Democracy derailed in Flint crisis: Column

City could have avoided water disaster if emergency manager had followed Detroit's lead.

Nathan Bomey
A demonstration in Detroit in March 2016.

The divergent paths of Flint, Mich., and Detroit pose a vivid lesson about the dangers of spurning democratic consensus when addressing municipal financial crises.

For years, both cities have been reeling from the crushing collision of industrial disinvestment, racial inequality, bureaucratic mismanagement and exorbitant debt.

Michigan Gov.
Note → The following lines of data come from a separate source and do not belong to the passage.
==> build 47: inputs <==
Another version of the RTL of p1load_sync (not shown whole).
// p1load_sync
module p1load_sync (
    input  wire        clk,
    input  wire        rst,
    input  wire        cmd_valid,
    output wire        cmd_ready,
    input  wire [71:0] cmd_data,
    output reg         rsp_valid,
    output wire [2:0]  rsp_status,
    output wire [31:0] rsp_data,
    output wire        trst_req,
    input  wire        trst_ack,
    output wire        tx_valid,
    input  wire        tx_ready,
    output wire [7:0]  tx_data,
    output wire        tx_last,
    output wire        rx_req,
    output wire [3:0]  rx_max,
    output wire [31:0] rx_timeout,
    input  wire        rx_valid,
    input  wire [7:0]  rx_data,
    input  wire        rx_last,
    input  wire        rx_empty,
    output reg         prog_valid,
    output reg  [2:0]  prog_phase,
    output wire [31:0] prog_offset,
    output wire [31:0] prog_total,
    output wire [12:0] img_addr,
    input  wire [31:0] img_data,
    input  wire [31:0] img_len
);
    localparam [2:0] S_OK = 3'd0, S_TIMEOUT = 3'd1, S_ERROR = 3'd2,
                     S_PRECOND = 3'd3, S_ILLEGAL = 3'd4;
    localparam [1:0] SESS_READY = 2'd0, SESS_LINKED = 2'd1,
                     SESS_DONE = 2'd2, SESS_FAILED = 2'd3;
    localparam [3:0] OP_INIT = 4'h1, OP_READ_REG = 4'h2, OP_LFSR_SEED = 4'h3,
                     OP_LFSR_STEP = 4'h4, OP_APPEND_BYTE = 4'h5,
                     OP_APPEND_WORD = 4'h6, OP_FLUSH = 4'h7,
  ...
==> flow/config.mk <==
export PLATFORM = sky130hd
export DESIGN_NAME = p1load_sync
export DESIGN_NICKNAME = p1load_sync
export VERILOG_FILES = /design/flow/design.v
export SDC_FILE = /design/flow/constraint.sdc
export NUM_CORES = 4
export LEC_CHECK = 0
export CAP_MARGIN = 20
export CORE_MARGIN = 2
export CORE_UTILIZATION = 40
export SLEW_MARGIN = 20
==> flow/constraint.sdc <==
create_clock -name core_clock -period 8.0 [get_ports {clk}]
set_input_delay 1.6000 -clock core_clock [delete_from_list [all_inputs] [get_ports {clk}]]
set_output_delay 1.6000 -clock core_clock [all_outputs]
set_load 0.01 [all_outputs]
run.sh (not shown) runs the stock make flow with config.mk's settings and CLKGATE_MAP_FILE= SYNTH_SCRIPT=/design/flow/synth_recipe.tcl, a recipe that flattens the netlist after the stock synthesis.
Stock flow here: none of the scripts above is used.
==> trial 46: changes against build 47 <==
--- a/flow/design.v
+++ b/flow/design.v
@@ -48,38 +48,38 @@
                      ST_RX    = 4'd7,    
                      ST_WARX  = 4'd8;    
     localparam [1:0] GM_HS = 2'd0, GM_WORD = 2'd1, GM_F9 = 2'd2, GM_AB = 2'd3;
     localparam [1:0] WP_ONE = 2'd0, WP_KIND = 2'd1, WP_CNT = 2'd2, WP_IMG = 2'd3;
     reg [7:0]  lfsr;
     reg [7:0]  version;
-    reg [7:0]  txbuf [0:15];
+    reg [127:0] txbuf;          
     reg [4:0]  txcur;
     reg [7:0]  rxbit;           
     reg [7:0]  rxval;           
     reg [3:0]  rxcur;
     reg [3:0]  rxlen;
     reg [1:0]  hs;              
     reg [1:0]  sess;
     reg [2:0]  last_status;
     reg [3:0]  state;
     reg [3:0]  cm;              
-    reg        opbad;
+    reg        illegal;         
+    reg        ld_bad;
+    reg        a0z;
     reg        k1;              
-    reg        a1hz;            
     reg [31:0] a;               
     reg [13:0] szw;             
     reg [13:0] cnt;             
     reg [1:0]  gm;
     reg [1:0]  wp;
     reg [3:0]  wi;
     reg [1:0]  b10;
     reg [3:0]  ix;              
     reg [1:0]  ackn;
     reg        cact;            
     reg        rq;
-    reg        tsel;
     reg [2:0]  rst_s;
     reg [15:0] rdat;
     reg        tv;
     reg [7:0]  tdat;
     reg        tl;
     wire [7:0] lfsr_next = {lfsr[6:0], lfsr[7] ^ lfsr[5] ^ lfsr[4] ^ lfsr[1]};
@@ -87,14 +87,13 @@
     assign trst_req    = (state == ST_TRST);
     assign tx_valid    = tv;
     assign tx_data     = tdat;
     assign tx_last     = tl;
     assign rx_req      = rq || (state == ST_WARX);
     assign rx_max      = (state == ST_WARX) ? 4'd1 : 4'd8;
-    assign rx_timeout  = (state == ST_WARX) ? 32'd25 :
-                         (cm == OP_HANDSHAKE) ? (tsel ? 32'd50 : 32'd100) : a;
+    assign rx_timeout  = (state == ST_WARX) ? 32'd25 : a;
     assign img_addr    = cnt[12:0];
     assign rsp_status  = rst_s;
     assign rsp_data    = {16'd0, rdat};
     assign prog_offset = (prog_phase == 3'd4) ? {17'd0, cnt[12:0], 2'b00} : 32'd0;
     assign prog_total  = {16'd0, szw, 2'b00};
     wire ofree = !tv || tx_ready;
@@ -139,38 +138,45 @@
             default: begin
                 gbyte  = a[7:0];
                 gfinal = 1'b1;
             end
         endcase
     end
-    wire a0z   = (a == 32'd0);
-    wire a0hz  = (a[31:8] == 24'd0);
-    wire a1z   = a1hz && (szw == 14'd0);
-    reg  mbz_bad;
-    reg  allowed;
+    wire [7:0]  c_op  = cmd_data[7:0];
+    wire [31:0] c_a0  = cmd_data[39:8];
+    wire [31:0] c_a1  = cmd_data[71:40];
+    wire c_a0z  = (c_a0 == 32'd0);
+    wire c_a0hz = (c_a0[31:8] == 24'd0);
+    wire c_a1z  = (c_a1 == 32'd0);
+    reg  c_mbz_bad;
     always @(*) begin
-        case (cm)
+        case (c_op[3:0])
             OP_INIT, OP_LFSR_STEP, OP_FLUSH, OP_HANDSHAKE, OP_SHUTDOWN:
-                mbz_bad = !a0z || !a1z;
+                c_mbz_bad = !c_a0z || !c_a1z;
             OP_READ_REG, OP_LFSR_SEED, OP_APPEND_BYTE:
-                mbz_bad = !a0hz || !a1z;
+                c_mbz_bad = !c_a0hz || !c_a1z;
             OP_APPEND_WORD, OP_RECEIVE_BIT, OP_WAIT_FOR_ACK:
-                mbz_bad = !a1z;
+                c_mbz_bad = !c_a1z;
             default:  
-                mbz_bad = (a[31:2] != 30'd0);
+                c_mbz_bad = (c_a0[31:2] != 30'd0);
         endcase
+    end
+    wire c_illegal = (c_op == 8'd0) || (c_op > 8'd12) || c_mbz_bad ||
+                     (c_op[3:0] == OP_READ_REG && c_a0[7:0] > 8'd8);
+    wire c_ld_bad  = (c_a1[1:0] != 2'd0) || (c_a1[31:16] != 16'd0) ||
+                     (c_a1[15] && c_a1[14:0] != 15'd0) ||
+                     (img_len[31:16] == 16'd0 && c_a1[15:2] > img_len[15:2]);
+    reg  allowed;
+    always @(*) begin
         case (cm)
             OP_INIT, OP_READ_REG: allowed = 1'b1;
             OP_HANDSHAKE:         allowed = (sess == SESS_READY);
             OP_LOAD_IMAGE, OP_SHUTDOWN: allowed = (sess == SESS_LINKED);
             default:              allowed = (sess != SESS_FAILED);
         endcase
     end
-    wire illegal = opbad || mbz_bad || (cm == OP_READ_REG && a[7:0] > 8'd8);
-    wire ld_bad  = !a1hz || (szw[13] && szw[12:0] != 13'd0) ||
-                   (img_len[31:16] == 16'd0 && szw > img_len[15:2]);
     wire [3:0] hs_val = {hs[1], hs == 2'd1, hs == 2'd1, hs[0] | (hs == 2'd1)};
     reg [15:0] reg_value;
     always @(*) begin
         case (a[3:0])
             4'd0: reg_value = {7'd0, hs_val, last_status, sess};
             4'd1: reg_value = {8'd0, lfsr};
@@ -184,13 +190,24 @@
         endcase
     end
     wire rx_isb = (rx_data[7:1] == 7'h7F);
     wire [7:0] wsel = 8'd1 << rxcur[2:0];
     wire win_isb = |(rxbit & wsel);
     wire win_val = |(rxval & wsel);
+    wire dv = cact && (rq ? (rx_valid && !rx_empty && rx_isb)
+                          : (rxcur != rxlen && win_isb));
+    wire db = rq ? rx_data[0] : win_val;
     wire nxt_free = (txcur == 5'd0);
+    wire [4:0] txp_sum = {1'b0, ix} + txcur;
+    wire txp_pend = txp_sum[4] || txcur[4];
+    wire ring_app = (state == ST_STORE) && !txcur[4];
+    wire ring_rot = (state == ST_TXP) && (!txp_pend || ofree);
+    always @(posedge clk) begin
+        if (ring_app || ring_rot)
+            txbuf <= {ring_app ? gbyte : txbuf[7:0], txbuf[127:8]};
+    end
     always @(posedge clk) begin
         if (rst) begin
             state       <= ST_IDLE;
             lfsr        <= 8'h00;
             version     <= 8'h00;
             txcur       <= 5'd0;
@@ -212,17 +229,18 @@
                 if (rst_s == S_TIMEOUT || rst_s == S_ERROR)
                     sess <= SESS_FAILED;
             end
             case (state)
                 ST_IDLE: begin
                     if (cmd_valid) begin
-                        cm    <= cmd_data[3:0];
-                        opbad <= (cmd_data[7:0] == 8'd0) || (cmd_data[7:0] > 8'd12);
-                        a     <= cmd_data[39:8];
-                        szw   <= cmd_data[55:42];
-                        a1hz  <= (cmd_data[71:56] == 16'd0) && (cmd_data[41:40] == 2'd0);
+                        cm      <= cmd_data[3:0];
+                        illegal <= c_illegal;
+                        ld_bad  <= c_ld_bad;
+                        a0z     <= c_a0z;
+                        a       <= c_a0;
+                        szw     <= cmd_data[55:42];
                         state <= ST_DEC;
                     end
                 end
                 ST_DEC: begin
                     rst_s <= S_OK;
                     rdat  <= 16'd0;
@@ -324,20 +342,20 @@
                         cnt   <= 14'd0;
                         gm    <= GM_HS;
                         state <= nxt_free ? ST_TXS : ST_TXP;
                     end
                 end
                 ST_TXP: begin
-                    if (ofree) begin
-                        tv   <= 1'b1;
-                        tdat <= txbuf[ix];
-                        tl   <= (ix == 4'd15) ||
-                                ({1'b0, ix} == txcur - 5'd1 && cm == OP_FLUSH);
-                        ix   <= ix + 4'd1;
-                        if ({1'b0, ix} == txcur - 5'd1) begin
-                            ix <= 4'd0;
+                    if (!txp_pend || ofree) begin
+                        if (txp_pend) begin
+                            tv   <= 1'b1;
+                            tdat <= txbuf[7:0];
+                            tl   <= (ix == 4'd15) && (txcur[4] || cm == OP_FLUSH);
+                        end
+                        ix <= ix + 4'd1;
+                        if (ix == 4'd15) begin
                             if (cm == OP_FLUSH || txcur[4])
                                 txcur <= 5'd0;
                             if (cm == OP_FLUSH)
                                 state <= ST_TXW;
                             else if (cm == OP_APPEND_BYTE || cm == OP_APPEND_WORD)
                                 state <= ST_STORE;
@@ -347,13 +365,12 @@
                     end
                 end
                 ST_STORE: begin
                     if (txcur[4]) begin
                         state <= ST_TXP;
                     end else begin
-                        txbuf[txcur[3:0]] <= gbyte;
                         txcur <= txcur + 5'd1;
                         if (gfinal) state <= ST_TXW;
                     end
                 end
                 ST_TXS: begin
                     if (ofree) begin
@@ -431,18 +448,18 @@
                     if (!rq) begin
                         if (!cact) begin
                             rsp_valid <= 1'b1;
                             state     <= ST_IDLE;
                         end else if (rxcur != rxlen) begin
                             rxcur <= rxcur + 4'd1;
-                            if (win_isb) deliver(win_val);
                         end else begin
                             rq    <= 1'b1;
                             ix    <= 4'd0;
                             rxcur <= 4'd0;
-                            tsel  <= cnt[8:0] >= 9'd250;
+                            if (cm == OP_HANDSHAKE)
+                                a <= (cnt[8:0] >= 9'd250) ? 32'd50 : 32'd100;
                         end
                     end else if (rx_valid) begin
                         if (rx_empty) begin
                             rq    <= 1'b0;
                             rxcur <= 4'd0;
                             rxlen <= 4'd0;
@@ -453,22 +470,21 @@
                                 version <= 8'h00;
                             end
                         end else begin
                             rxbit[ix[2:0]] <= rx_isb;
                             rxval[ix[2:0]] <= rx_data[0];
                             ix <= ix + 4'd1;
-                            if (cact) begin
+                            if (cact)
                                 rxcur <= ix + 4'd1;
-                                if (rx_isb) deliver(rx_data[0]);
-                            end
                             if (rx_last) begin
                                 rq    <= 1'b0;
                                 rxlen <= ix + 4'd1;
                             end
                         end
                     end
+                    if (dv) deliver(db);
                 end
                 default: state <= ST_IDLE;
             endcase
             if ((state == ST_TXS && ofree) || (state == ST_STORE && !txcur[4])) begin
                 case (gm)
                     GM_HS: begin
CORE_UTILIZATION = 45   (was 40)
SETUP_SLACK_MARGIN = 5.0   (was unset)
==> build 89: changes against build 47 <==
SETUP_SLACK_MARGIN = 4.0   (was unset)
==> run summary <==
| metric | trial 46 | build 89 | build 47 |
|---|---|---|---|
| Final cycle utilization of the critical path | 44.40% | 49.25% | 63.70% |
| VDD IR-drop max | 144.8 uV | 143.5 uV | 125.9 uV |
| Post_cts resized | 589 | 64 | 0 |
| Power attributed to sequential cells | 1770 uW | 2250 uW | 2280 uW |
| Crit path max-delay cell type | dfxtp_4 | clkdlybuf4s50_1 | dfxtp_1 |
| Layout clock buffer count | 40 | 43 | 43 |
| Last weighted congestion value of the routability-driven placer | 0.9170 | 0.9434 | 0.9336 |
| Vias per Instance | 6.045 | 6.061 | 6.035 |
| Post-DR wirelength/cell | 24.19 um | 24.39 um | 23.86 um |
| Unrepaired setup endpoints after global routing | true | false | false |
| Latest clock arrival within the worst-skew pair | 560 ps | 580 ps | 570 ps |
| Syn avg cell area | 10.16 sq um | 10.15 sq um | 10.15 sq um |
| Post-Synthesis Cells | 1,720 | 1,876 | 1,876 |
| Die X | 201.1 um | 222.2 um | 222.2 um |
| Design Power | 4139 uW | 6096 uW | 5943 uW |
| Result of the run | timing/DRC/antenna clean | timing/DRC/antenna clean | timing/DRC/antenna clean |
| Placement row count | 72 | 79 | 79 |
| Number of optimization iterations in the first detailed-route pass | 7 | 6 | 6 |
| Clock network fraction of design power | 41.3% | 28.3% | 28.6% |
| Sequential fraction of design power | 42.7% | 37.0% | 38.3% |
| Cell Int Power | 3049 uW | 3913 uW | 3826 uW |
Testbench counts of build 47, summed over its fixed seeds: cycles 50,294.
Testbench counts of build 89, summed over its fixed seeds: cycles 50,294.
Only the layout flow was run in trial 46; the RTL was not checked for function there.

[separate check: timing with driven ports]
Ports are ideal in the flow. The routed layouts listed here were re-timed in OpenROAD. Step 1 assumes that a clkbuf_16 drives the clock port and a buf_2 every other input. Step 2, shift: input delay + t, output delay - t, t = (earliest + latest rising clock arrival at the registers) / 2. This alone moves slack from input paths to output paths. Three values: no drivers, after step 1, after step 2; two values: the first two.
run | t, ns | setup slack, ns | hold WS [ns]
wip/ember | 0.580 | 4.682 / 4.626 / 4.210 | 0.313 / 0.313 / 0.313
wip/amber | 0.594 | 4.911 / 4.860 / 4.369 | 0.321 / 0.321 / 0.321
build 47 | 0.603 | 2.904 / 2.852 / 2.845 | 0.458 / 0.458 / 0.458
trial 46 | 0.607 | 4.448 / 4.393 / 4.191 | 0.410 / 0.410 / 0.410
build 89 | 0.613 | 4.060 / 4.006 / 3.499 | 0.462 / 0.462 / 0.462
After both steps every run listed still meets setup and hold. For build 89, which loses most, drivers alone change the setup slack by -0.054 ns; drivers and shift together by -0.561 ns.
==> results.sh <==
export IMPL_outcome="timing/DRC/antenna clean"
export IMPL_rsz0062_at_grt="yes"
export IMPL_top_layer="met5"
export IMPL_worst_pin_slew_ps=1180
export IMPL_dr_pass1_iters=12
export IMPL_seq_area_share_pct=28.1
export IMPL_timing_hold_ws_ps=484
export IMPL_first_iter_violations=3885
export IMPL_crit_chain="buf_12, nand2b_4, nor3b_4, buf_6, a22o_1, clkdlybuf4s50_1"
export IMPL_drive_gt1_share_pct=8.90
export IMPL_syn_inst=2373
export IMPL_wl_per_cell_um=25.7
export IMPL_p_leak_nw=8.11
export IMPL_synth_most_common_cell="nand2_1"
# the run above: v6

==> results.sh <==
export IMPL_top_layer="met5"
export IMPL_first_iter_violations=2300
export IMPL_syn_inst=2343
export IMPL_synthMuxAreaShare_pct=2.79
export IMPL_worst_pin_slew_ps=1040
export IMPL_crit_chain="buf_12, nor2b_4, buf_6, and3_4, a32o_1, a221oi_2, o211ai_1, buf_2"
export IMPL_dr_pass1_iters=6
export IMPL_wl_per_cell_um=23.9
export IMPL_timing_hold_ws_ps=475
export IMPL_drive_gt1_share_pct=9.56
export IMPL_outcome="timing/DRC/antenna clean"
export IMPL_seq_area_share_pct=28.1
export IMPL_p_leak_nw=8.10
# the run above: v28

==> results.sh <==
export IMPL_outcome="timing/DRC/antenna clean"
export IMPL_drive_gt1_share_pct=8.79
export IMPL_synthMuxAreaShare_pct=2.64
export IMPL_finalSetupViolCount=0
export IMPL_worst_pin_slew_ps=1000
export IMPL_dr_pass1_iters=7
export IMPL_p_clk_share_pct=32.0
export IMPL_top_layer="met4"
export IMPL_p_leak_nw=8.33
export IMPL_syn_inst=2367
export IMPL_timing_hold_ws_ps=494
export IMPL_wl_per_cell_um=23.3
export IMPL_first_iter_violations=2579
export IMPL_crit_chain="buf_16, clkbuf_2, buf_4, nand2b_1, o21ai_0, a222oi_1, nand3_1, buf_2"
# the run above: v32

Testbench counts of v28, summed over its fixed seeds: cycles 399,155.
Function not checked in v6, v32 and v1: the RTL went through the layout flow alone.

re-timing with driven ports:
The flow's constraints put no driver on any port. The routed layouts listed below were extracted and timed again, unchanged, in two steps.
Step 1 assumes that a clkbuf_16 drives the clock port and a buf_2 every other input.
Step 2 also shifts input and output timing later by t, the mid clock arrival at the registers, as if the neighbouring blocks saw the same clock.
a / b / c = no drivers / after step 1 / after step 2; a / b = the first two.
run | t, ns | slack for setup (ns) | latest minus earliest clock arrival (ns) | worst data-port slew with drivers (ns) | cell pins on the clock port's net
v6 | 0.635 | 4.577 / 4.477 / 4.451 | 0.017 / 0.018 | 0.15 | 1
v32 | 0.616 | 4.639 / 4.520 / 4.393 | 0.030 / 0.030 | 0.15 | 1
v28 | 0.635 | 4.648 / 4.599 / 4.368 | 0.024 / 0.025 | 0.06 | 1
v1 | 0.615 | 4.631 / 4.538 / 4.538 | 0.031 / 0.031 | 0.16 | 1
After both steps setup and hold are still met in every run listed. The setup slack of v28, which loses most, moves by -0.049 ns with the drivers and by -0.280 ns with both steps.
This design comes from an exercise in tuning for small area, a short achievable clock period and few clock cycles per item on the open sky130 flow, not from production work.
RTL that was checked went through simulation tests only; none was proved equivalent to the original.
The RTL of run 8 was laid out without a check of its function.
Power figures rest on the tool's default switching activity, not on a simulated workload.

--- design/flow/config.mk ---
export PLATFORM = sky130hd
export DESIGN_NAME = ewma_rtt_estimator
export DESIGN_NICKNAME = ewma_rtt_estimator
export VERILOG_FILES = /design/flow/design.v
export SDC_FILE = /design/flow/constraint.sdc
export NUM_CORES = 4
export LEC_CHECK = 0
export CAP_MARGIN = 20
export CORE_MARGIN = 2
export CORE_UTILIZATION = 40
export SLEW_MARGIN = 20
--- design/flow/constraint.sdc ---
create_clock -name core_clock -period 18.0 [get_ports {clk}]
set_input_delay 3.6000 -clock core_clock [delete_from_list [all_inputs] [get_ports {clk}]]
set_output_delay 3.6000 -clock core_clock [all_outputs]
set_load 0.01 [all_outputs]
Rick Snyder appointed emergency managers to both cities to repair their financial crises, which had wreaked havoc on citizens, draining each city’s budget of cash for basic services such as police and fire.
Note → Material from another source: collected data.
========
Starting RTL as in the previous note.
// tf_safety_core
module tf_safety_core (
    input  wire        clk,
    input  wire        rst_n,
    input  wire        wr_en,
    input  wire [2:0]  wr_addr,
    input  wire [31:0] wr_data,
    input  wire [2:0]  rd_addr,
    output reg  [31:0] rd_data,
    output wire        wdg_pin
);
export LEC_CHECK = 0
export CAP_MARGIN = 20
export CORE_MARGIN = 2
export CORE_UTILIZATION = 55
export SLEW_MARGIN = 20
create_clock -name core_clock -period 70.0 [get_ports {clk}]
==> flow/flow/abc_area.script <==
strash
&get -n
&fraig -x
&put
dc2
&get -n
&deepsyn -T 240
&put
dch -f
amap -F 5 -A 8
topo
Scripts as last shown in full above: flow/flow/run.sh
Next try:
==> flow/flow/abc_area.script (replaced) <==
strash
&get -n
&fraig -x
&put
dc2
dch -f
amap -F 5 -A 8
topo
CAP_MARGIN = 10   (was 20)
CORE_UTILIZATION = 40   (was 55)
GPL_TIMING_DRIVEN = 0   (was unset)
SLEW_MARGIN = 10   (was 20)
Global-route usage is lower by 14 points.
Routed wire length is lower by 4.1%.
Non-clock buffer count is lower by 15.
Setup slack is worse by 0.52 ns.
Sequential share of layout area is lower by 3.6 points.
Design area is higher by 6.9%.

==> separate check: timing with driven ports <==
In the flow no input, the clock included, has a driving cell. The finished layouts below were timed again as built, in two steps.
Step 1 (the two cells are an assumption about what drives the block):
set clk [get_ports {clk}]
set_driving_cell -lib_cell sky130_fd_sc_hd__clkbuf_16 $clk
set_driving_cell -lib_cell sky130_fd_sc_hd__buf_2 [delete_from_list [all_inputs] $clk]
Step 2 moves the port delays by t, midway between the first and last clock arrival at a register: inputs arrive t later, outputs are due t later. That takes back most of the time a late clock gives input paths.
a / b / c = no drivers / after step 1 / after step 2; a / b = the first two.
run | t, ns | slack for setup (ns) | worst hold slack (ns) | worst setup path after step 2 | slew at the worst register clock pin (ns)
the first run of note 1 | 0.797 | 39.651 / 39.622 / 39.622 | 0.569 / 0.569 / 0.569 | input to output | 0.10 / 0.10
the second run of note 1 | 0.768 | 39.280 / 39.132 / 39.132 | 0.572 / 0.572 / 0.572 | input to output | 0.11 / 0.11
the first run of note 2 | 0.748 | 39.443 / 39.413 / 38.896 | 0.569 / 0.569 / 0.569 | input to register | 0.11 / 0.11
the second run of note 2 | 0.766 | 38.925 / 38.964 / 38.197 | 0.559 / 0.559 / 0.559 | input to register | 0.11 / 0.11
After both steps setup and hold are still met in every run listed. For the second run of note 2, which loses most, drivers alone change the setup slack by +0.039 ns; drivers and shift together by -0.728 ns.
Under emergency management, Flint plowed ahead recklessly with a decision to use the Flint River as a temporary source of water even though the city could not afford the potential $61 million investment in a water treatment plant that was needed to make the water safe to drink.

After state and federal regulators failed to sound the alarm, Flint residents were poisoned with lead in their water — a full-blown American humanitarian crisis in the 21st century.
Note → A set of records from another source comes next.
This is an optimization exercise on Yosys and OpenROAD, whose aim is small area and few clock cycles, not a production implementation. In this exercise RTL edits were held to simulation tests only and were not proved equivalent to the original. Power and IR drop assume default switching activity.

== run 1 ==
// fe
module fe (
    input  wire        clk,
    input  wire        rst,           
    input  wire        op_valid,
    output wire        op_ready,
    input  wire [31:0] op_word,
    input  wire [7:0]  op_tlen,       
    input  wire        txt_valid,
    output wire        txt_ready,
    input  wire [7:0]  txt_data,
    output reg         res_valid,
    output reg  [3:0]  res_status,
    output reg  [15:0] res_data,
    output wire [15:0] flags,
    output wire [7:0]  cursor,
    output wire [7:0]  fend,
    input  wire [7:0]  rx_count,      
    input  wire [7:0]  rx_data,       
    output wire        rx_pop,
    input  wire        rx_tmo,        
    output wire        tx_valid,
    output wire [7:0]  tx_data,
    output wire        tx_log
);
    localparam [3:0] ST_OK        = 4'd0,
                     ST_OVERFLOW  = 4'd1,
                     ST_TIMEOUT   = 4'd3,
                     ST_MISMATCH  = 4'd4,
                     ST_LENEXC    = 4'd5,
                     ST_UNDERRUN  = 4'd6,
                     ST_INCOMPL   = 4'd7,
                     ST_ILLEGAL   = 4'd8,
                     ST_UNUSABLE  = 4'd9;
    localparam [1:0] M_IDLE = 2'd0, M_TX = 2'd1, M_RX = 2'd2;
    localparam [7:0] HDR_A = 8'h5A, HDR_B = 8'hA5;
    localparam [3:0] S_IDLE   = 4'd0,
                     S_TEXT   = 4'd1,
                     S_SEND   = 4'd2,
                     S_HUNT_A = 4'd3,
                     S_HUNT_B = 4'd4,
                     S_LEN    = 4'd5,
                     S_BWAIT  = 4'd6,
                     S_BODY   = 4'd7,
                     S_CHECK  = 4'd8;
  ...
clock: 10.0 ns
lec_check: 0
cap_margin: 5
cell_pad_in_sites_detail_placement: 1
cell_pad_in_sites_global_placement: 1
core_margin: 2
core_utilization: 60
cts_buf_list: sky130_fd_sc_hd__clkbuf_16 sky130_fd_sc_hd__clkbuf_8
cts_cluster_diameter: 100
cts_cluster_size: 26
place_density: 0.68
slew_margin: 5
synth_hierarchical: 1
synth_minimum_keep_size: 0
standard.sh (not shown) runs the stock make flow with config.mk's settings and CLKGATE_MAP_FILE= SYNTH_SCRIPT=/design/flow/synth_recipe.tcl, a recipe that flattens the netlist after the stock synthesis.
==> flow/flow/run.sh <==
#!/bin/bash
# The standard layout, with every port buffered by a buf_2 rather than the
# resizer's default pick.
export BUFFER_PORTS_ARGS="-buffer_cell sky130_fd_sc_hd__buf_2"
bash standard.sh > standard_flow.log 2>&1
Testbench counts of run 1, summed over its fixed seeds: cycles 87,303.
Edits applied to the flow inputs when going from run 1 to run 2:
Settings: changing SLEW_MARGIN from 5 to 20; changing CAP_MARGIN from 5 to 20; changing CTS_CLUSTER_SIZE from 26 to 29.
--- outcome ---
Run 2: flow completed, timing, DRC and antenna clean. Going from run 1 to run 2, cell count neither gained nor lost much; clock period minus worst slack went down by 0.36 ns; power density of the placed cells decreased 0.47%; amount of wire on met3 after detailed routing now smaller.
By comparison, Detroit’s sprawling water system also was at a crossroads in 2013 and 2014 under the leadership of emergency manager Kevyn Orr.

In the midst of the largest bankruptcy reorganization in U.S. history, Orr was presented with the opportunity to privatize Detroit’s water system, as I document in my new book, Detroit Resurrected: To Bankruptcy and Back.

A deal to sell the Detroit water system could have yielded several billion dollars for the broke city and its 170,000 creditors, who were owed $18 billion.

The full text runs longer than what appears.